*Aim of the task*
The expected output is exactly the lines below, starting at the line with "-- final cells" and ending at the line with "-- kinds of", both included; no other line belongs in it.

Saved entries
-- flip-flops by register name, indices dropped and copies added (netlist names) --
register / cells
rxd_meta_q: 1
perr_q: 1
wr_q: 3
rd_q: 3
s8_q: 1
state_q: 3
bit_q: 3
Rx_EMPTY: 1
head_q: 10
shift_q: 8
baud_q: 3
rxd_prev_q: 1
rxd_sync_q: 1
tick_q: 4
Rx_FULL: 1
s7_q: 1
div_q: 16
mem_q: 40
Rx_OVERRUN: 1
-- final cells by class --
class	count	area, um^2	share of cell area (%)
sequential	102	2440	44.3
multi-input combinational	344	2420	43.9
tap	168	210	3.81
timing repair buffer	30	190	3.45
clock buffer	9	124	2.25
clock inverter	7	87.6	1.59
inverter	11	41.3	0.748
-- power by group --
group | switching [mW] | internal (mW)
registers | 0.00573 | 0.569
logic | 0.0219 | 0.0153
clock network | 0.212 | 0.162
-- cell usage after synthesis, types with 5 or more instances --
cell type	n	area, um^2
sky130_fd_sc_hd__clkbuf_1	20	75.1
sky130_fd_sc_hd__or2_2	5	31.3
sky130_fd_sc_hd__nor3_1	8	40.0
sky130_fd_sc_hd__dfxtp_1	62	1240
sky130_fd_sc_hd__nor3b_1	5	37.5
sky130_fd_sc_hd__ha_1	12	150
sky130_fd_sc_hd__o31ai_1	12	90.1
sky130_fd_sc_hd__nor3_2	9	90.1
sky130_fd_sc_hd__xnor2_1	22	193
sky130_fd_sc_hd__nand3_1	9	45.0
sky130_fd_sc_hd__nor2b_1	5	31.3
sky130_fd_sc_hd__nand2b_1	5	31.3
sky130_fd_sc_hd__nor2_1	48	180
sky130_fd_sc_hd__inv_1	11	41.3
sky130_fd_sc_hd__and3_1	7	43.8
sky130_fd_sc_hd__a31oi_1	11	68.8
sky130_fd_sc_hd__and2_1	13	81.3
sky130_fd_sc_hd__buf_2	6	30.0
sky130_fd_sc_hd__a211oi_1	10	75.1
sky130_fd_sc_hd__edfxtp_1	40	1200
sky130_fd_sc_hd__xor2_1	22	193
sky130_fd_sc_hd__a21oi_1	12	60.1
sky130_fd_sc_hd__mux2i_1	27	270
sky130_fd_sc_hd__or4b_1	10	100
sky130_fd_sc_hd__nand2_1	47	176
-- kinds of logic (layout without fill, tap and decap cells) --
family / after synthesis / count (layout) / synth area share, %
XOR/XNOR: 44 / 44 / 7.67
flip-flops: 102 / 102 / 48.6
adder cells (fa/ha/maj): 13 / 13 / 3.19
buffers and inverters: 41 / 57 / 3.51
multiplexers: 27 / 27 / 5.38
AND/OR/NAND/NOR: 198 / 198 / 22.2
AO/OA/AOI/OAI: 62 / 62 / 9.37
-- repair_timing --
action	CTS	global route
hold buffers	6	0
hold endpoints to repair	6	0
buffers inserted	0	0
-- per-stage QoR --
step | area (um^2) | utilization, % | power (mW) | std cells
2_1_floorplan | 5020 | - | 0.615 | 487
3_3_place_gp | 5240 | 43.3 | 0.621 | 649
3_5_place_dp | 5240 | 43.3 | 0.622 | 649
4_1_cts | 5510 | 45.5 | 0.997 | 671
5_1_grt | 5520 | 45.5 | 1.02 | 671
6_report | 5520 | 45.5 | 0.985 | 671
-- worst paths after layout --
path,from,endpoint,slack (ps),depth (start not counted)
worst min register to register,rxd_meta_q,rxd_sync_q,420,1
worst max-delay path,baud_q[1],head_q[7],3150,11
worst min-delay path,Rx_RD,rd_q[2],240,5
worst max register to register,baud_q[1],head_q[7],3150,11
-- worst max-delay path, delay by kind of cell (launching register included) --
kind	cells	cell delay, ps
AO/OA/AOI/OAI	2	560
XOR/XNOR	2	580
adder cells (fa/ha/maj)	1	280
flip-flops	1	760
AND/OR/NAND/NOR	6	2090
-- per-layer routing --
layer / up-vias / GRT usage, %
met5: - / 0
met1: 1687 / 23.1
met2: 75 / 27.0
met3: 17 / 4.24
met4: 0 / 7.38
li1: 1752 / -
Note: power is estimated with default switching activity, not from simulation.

*Solution for this problem*
-- final cells by class --
class	count	area, um^2	share of cell area (%)
sequential	102	2440	44.3
multi-input combinational	344	2420	43.9
tap	168	210	3.81
timing repair buffer	30	190	3.45
clock buffer	9	124	2.25
clock inverter	7	87.6	1.59
inverter	11	41.3	0.748
-- power by group --
group | switching [mW] | internal (mW)
registers | 0.00573 | 0.569
logic | 0.0219 | 0.0153
clock network | 0.212 | 0.162
-- cell usage after synthesis, types with 5 or more instances --
cell type	n	area, um^2
sky130_fd_sc_hd__clkbuf_1	20	75.1
sky130_fd_sc_hd__or2_2	5	31.3
sky130_fd_sc_hd__nor3_1	8	40.0
sky130_fd_sc_hd__dfxtp_1	62	1240
sky130_fd_sc_hd__nor3b_1	5	37.5
sky130_fd_sc_hd__ha_1	12	150
sky130_fd_sc_hd__o31ai_1	12	90.1
sky130_fd_sc_hd__nor3_2	9	90.1
sky130_fd_sc_hd__xnor2_1	22	193
sky130_fd_sc_hd__nand3_1	9	45.0
sky130_fd_sc_hd__nor2b_1	5	31.3
sky130_fd_sc_hd__nand2b_1	5	31.3
sky130_fd_sc_hd__nor2_1	48	180
sky130_fd_sc_hd__inv_1	11	41.3
sky130_fd_sc_hd__and3_1	7	43.8
sky130_fd_sc_hd__a31oi_1	11	68.8
sky130_fd_sc_hd__and2_1	13	81.3
sky130_fd_sc_hd__buf_2	6	30.0
sky130_fd_sc_hd__a211oi_1	10	75.1
sky130_fd_sc_hd__edfxtp_1	40	1200
sky130_fd_sc_hd__xor2_1	22	193
sky130_fd_sc_hd__a21oi_1	12	60.1
sky130_fd_sc_hd__mux2i_1	27	270
sky130_fd_sc_hd__or4b_1	10	100
sky130_fd_sc_hd__nand2_1	47	176
-- kinds of logic (layout without fill, tap and decap cells) --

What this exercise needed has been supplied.